Under what conditions?
Have you searched online for existing scripts to see how this is accomplished?
Yes, I did but I could not understand the logic when it comes to ajax part all I can do is just get last login time but how if I would like to view who is currently online?
I was just trying to create login system with admin dashboard and in the admin dash a list that shows online users and a button to log them out If I would like to.
How are you logging on the users? How are you storing the Sessions?
If you are storing the sessions in a database or memory caching engine like memcached, then you can pull a list of “active” users then clear their login token. You have to build the login system with being able to do all of this in mind.
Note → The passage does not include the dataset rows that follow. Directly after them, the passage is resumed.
<file path="src/rtl/pipe_adder_pkg.sv">
// Shared constants and elaboration-time helpers for the pipelined adder/subtractor.
package pipe_adder_pkg;

    localparam int unsigned PA_DEFAULT_WIDTH  = 32;
    localparam int unsigned PA_DEFAULT_STAGES = 4;

    function automatic logic pa_params_ok(input int unsigned width, input int unsigned stages);
        return (width >= 2) && (stages >= 1) && ((width % stages) == 0);
    endfunction

endpackage

</file>
<file path="src/rtl/adder_chunk.sv">
// Combinational ripple of 1-bit full-adder cells; exposes the carry into the MSB for overflow.
module adder_chunk
    import pipe_adder_pkg::*;
#(
    parameter int unsigned N = 8
) (
    input  logic [N-1:0] a_i,
    input  logic [N-1:0] b_i,
    input  logic         c_i,
    output logic [N-1:0] s_o,
    output logic         c_o,
    output logic         cmsb_o
);

    for (genvar i = 0; i < N; i++) begin : g_fa
        logic ci;
        logic co;

        if (i == 0) begin : g_lsb
            assign ci = c_i;
        end else begin : g_up
            assign ci = g_fa[i-1].co;
        end

        assign s_o[i] = a_i[i] ^ b_i[i] ^ ci;
        assign co     = (a_i[i] & b_i[i]) | (ci & (a_i[i] ^ b_i[i]));
    end

    assign c_o    = g_fa[N-1].co;
    assign cmsb_o = g_fa[N-1].ci;

endmodule

</file>
<file path="src/rtl/pipe_adder.sv">
// Pipelined two's-complement adder/subtractor: one CHUNK-bit ripple slice per stage,
// with operands skewed forward and partial results accumulated so all bits emerge together.
module pipe_adder
    import pipe_adder_pkg::*;
#(
    parameter int unsigned WIDTH  = PA_DEFAULT_WIDTH,
    parameter int unsigned STAGES = PA_DEFAULT_STAGES
) (
    input  logic             clk,
    input  logic             rst_n,
    input  logic             en,
    input  logic             in_valid,
    input  logic             sub,
    input  logic [WIDTH-1:0] a,
    input  logic [WIDTH-1:0] b,
    input  logic             cin,
    output logic             out_valid,
    output logic [WIDTH-1:0] sum,
    output logic             cout,
    output logic             ovf
);

    localparam int unsigned CHUNK = WIDTH / STAGES;

    if (!pa_params_ok(WIDTH, STAGES)) begin : g_param_check
        $error("pipe_adder: WIDTH must be >= 2, STAGES >= 1 and WIDTH divisible by STAGES");
    end

    for (genvar k = 0; k < STAGES; k++) begin : g_stg
        // AW: operand bits still unconsumed on entry; RW: result bits completed on exit.
        localparam int unsigned AW = WIDTH - k * CHUNK;
        localparam int unsigned RW = (k + 1) * CHUNK;

        logic [AW-1:0]    a_in;
        logic [AW-1:0]    b_in;
        logic             v_in;
        logic             sub_in;
        logic             c_in;
        logic [CHUNK-1:0] s_chunk;
        logic             c_out;
        logic             c_msb;
        logic             v_q;
        logic             c_q;
        logic             c_d;
        logic [RW-1:0]    res_q;
        logic [RW-1:0]    res_d;

        if (k == 0) begin : g_head
            assign a_in   = a;
            assign b_in   = b;
            assign v_in   = in_valid;
            assign sub_in = sub;
            assign c_in   = cin ^ sub;
            assign res_d  = s_chunk;
        end else begin : g_tail
            assign a_in   = g_stg[k-1].g_ops.a_q;
            assign b_in   = g_stg[k-1].g_ops.b_q;
            assign v_in   = g_stg[k-1].v_q;
            assign sub_in = g_stg[k-1].g_ops.sub_q;
            assign c_in   = g_stg[k-1].c_q;
            assign res_d  = {s_chunk, g_stg[k-1].res_q};
        end

        adder_chunk #(.N(CHUNK)) u_chunk (
            .a_i    (a_in[CHUNK-1:0]),
            .b_i    (b_in[CHUNK-1:0] ^ {CHUNK{sub_in}}),
            .c_i    (c_in),
            .s_o    (s_chunk),
            .c_o    (c_out),
            .cmsb_o (c_msb)
        );

        assign c_d = c_out;

        always_ff @(posedge clk) begin
            if (!rst_n) begin
                v_q   <= 1'b0;
                c_q   <= 1'b0;
                res_q <= '0;
            end else if (en) begin
                v_q <= v_in;
                if (v_in) begin
                    c_q   <= c_d;
                    res_q <= res_d;
                end
            end
        end

        if (k < STAGES - 1) begin : g_ops
            localparam int unsigned OW = AW - CHUNK;

            logic [OW-1:0] a_q;
            logic [OW-1:0] b_q;
            logic          sub_q;
            logic          unused_c_msb;

            assign unused_c_msb = c_msb;

            always_ff @(posedge clk) begin
                if (!rst_n) begin
                    a_q   <= '0;
                    b_q   <= '0;
                    sub_q <= 1'b0;
                end else if (en && v_in) begin
                    a_q   <= a_in[AW-1:CHUNK];
                    b_q   <= b_in[AW-1:CHUNK];
                    sub_q <= sub_in;
                end
            end
        end else begin : g_last
            logic ovf_q;

            always_ff @(posedge clk) begin
                if (!rst_n) begin
                    ovf_q <= 1'b0;
                end else if (en && v_in) begin
                    ovf_q <= c_msb ^ c_out;
                end
            end
        end
    end

    assign out_valid = g_stg[STAGES-1].v_q;
    assign sum       = g_stg[STAGES-1].res_q;
    assign cout      = g_stg[STAGES-1].c_q;
    assign ovf       = g_stg[STAGES-1].g_last.ovf_q;

endmodule

</file>
<file path="config.mk">
export PLATFORM = sky130hd
export DESIGN_NAME = pipe_adder
export DESIGN_NICKNAME = d
export VERILOG_FILES = /design/src/rtl/pipe_adder_pkg.sv /design/src/rtl/adder_chunk.sv /design/src/rtl/pipe_adder.sv
export SDC_FILE = /design/constraint.sdc
export NUM_CORES = 1
export LEC_CHECK = 0
export ABC_AREA = 1
export BUFFER_PORTS_ARGS = -buffer_cell sky130_fd_sc_hd__buf_2
export CORE_MARGIN = 3
export CORE_UTILIZATION = 23
export CTS_BUF_LIST = sky130_fd_sc_hd__clkbuf_8
export CTS_CLUSTER_SIZE = 16
export DETAILED_ROUTE_END_ITERATION = 7
export GPL_TIMING_DRIVEN = 0
export PLACE_DENSITY = 0.46
export SLEW_MARGIN = 5
export SYNTH_ARGS = -nofsm -noshare
export SYNTH_HDL_FRONTEND = slang
export SYNTH_SLANG_ARGS = --single-unit
</file>
<file path="constraint.sdc">
create_clock -name clk -period 5.2 [get_ports clk]
set_input_delay 0.52 -clock clk [delete_from_list [all_inputs] [get_ports clk]]
set_output_delay 0.52 -clock clk [all_outputs]
set_load 0.02 [all_outputs]
</file>
==> flow_summary_export.csv <==
group,metric,value,unit
floorplanning,die_y,188,um
clocking,worstSkewPairLatency,0.47,ns
global_routing,grt_use_total,0.113,
floorplanning,design.core.area,0.0320,mm2
finish,design_area,0.00907,mm2
setup_path,crit_family,"adder cells",
setup_path,worstPathArrival,4.56,ns
detailed_routing,via_per_inst,3.88,
placement,dp_hpwl,15600,um
floorplanning,die_x,188,um
clocking,cts_tree,"done",
timing,finalSetupViolCount,0,
detailed_routing,drt-initial-drc-count,226,
global_routing,grt_pass1_vias,5744,
yosys,seq_area_frac_synth,0.495,
finish,layout-drive-gt1-share,0.157,
timing,worstMarginPinSlew,0.664,ns
power,vdd_drop_max,129,uV
global_routing,antenna_found_initial,0,
timing,finalClockSkew,0.0135,ns
setup_path,cpPeakStageDelay,0.41,ns
timing,fin_crit,4.20,ns
clocking,cts_resized,0,
detailed_routing,post_drt_wl_per_cell,12.8,um
finish,syn_to_final_growth,19.4,%
timing,fin_crit_sh,0.807,
finish,final_net_count,1172,
clocking,cts_buffer_depth,2,
yosys,ys_warn_count,0,
detailed_routing,wirelength,19500,um
detailed_routing,num_vias,5890,
finish,layout_common_cells,"nor2_1, dfxtp_1, o21ai_0",
setup_path,critPathCaptureType,"flip-flop",
clocking,cts_buffers,17,
detailed_routing,ant_nets,0,
floorplanning,start_util,0.237,
placement,gp_routability_congestion,0.771,
clocking,cts_setup_buffers,0,
global_routing,grt_max_degree,20,
setup_path,cp.buffers_inverters,4,
power,p_leak,3.64,nW
clocking,cts_sinks,188,
placement,placed_area,0.00865,mm2
timing,maxSlewHeadroom,0.558,
timing,max_freq,238,MHz
timing,hold_viol_final,0,
yosys,synth-seq-cells,188,
setup_path,crit_path_start_kind,"flip-flop",
placement,io_buffers,102,
clocking,clk_transition_reported_paths,0.10,ns
timing,fin_setup_tns,0,ns
floorplanning,dieArea,0.0353,mm2
global_routing,grt_pass1_wl,31400,um
yosys,yosysUniqueCellTypes,16,
yosys,syn-num-nets,1051,
timing,maxSlewViolCount,0,
setup_path,critPathKind,"flip-flop to flip-flop",
finish,final_common_cell,"nor2_1",
timing,whs,0.300,ns
setup_path,critPathSlowestCell,"fa_1",
setup_path,required,5.56,ns
setup_path,path_cells,"buf_2, xnor2_1, fa_1, inv_1, fa_1, inv_1, fa_1, fa_1, fa_1, fa_1, fa_1, inv_1, fa_1, o21ai_0, nor2_1",
setup_path,worstPathMaxFanout,10,
detailed_routing,post-route-drc-count,0,
floorplanning,row_count,65,
setup_path,crit_top_cell,"fa_1",
finish,fillers,3619,
clocking,cts_max_level,4,
global_routing,grt_overflow_total,0,
power,p_per_area,310,mW/mm2
status,status,"finished clean",
clocking,cts_hold_buf,0,
timing,rsz0062_at_grt,"no",
yosys,avgSynthCellArea,8.01,um2
clocking,root_buffer,"clkbuf_8",
yosys,syn_inst,949,
detailed_routing,firstDrtPassIters,7,
floorplanning,ios,105,
hold_path,hold_path.class,"input port to flip-flop",
yosys,netlist_area,0.00760,mm2
run,max-cap-violations,0,
-- registers in the layout, indices dropped and copies added (netlist names) --
| name | cells |
|---|---|
| g_stg.g_ops.a_q | 48 |
| g_stg.g_ops.b_q | 48 |
| g_stg.res_q | 48 |
| sum | 32 |
| g_stg.c_q | 3 |
| g_stg.g_ops.sub_q | 3 |
| g_stg.v_q | 3 |
| cout | 1 |
| out_valid | 1 |
| ovf | 1 |
-- path summary, 6_finish.rpt --
check / start / to / slack, ns / cells past startpoint
worst min register to register: g_stg[2].v_q$_SDFFE_PN0P_ / g_stg[2].v_q$_SDFFE_PN0P_ / 0.48 / 2
worst min-delay path: b[27] / g_stg[0].g_ops.b_q[19]$_SDFFE_PN0P_ / 0.30 / 3
worst max-delay path: g_stg[1].g_ops.sub_q$_SDFFE_PN0P_ / g_stg[2].res_q[23]$_SDFFE_PN0P_ / 1.00 / 15
worst max register to register: g_stg[1].g_ops.sub_q$_SDFFE_PN0P_ / g_stg[2].res_q[23]$_SDFFE_PN0P_ / 1.00 / 15
-- through the flow --
step | cells | setup slack (ns) | power (W) | util
floorplan | 949 | 1.22 | 0.00175 | -
global placement | 1486 | 1.00 | 0.00186 | 0.270
detailed placement | 1486 | 0.968 | 0.00186 | 0.270
CTS | 1518 | 0.969 | 0.00286 | 0.283
global route | 1518 | 0.772 | 0.00297 | 0.283
finish | 1520 | 1.00 | 0.00281 | 0.283
-- cell families (layout without fill, tap and decap cells) --
kind of cell,count (synthesis),after routing,synth area share
buffers and inverters,106,240,0.0627
other,0,2,0
AOI/OAI and AO/OA,165,165,0.109
and+or+nand+nor,425,425,0.211
DFF,188,188,0.495
xor gates and xnor gates,33,33,0.0380
adders and majority gates,32,32,0.0843
-- per-layer routing --
| layer | track usage | vias up | wire [um] |
|---|---|---|---|
| li1 | - | 3195 | - |
| met1 | 0.153 | 2593 | 9640 |
| met2 | 0.182 | 89 | 8850 |
| met3 | 0.0213 | 13 | 744 |
| met4 | 0.0364 | 0 | 233 |
| met5 | 0 | - | 0 |
-- final cells by class --
cell class,instances,area [um2],share of cell area
antenna,2,5.00,0.000552
buffer,61,308,0.0339
clock buffer,17,234,0.0258
clock inverter,15,178,0.0196
inverter,45,169,0.0186
multi-input combinational,655,3360,0.370
sequential,188,3760,0.415
tap,435,544,0.0600
timing repair buffer,102,510,0.0563
-- Yosys cell counts (all sizes together) --
cell type | count | area (um2)
nor2 | 366 | 1370
dfxtp | 188 | 3760
o21ai | 160 | 801
nand2 | 59 | 229
inv | 45 | 169
fa | 32 | 641
clkbuf | 31 | 116
buf | 30 | 191
xnor2 | 23 | 201
xor2 | 10 | 87.6
a21oi | 5 | 25.0
-- tightest hold or removal path, delay by kind of cell --
| kind | cells | cell delay [ns] |
|---|---|---|
| buffers and inverters | 1 | 0.07 |
| AND/OR/NAND/NOR | 1 | 0.07 |
| AO/OA/AOI/OAI | 1 | 0.07 |
-- where the power goes --
part | total [W] | internal [W] | switching (W)
sequential | 0.00153 | 0.00150 | 0.0000312
combinational | 0.000290 | 0.000118 | 0.000172
clock | 0.000994 | 0.000408 | 0.000586
total | 0.00281 | 0.00202 | 0.000789
Note: power is estimated with default switching activity, not from simulation.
I’m using sessions but only as a reference to username I don’t store them in DB. Do I need to? Looks like I don’t have full control over all the sessions created.
No. It is not required to do it this way. This is how one of the old school forum software managed user state.
Your log in system should only store the user id (auto-increment primary index) in a session variable, then query on each page request to get any other user data, such as the username, permissions, or ‘forced’ logout state. This will allow changes made to these pieces of user data to take effect on the very next page request after they have been edited.
username is unique too but I can change to Id.
I am trying to have this functionality and show who is online like phphelp does. Last_login in database is fine and I also thought about adding another row Last_Logout if the user clicked logout it will update but if they didn’t click logout and the session expired can I detect that somehow to update last_logout time in db?
It’s not about being unique. It’s about being able to edit the value. If someone chooses an unfortunate username, such as ‘admin’, ‘owner’, or a sexual/cuss word as a username, you must provide a method for the user or an administrator to edit the value, without breaking the rest of the code.
Not directly. The only thing you know about what a user is doing are the http requests they make to the site.
If you examine existing scripts, you will see that on each page request they insert a new row, if one doesn’t exist, or update an exiting row, if it already exists (there’s a single query that does this), in a whos online table, with the user id, datetime, page name/id, and often the ip address.
If that’s all you do, you then make an assumption that if the last page request datetime is greater then some value in the past, such as 10 minutes, that the user is no longer viewing a page on the site.
This is where the ajax comes in. If the user has a page open in their browser, the ajax will be periodically executed, for example every minute, and update the corresponding row of data upon each ajax request. By doing this, you can determine to the nearest minute when the user is no longer viewing a web page.
Well explained, mate! I think that logic is good to work on.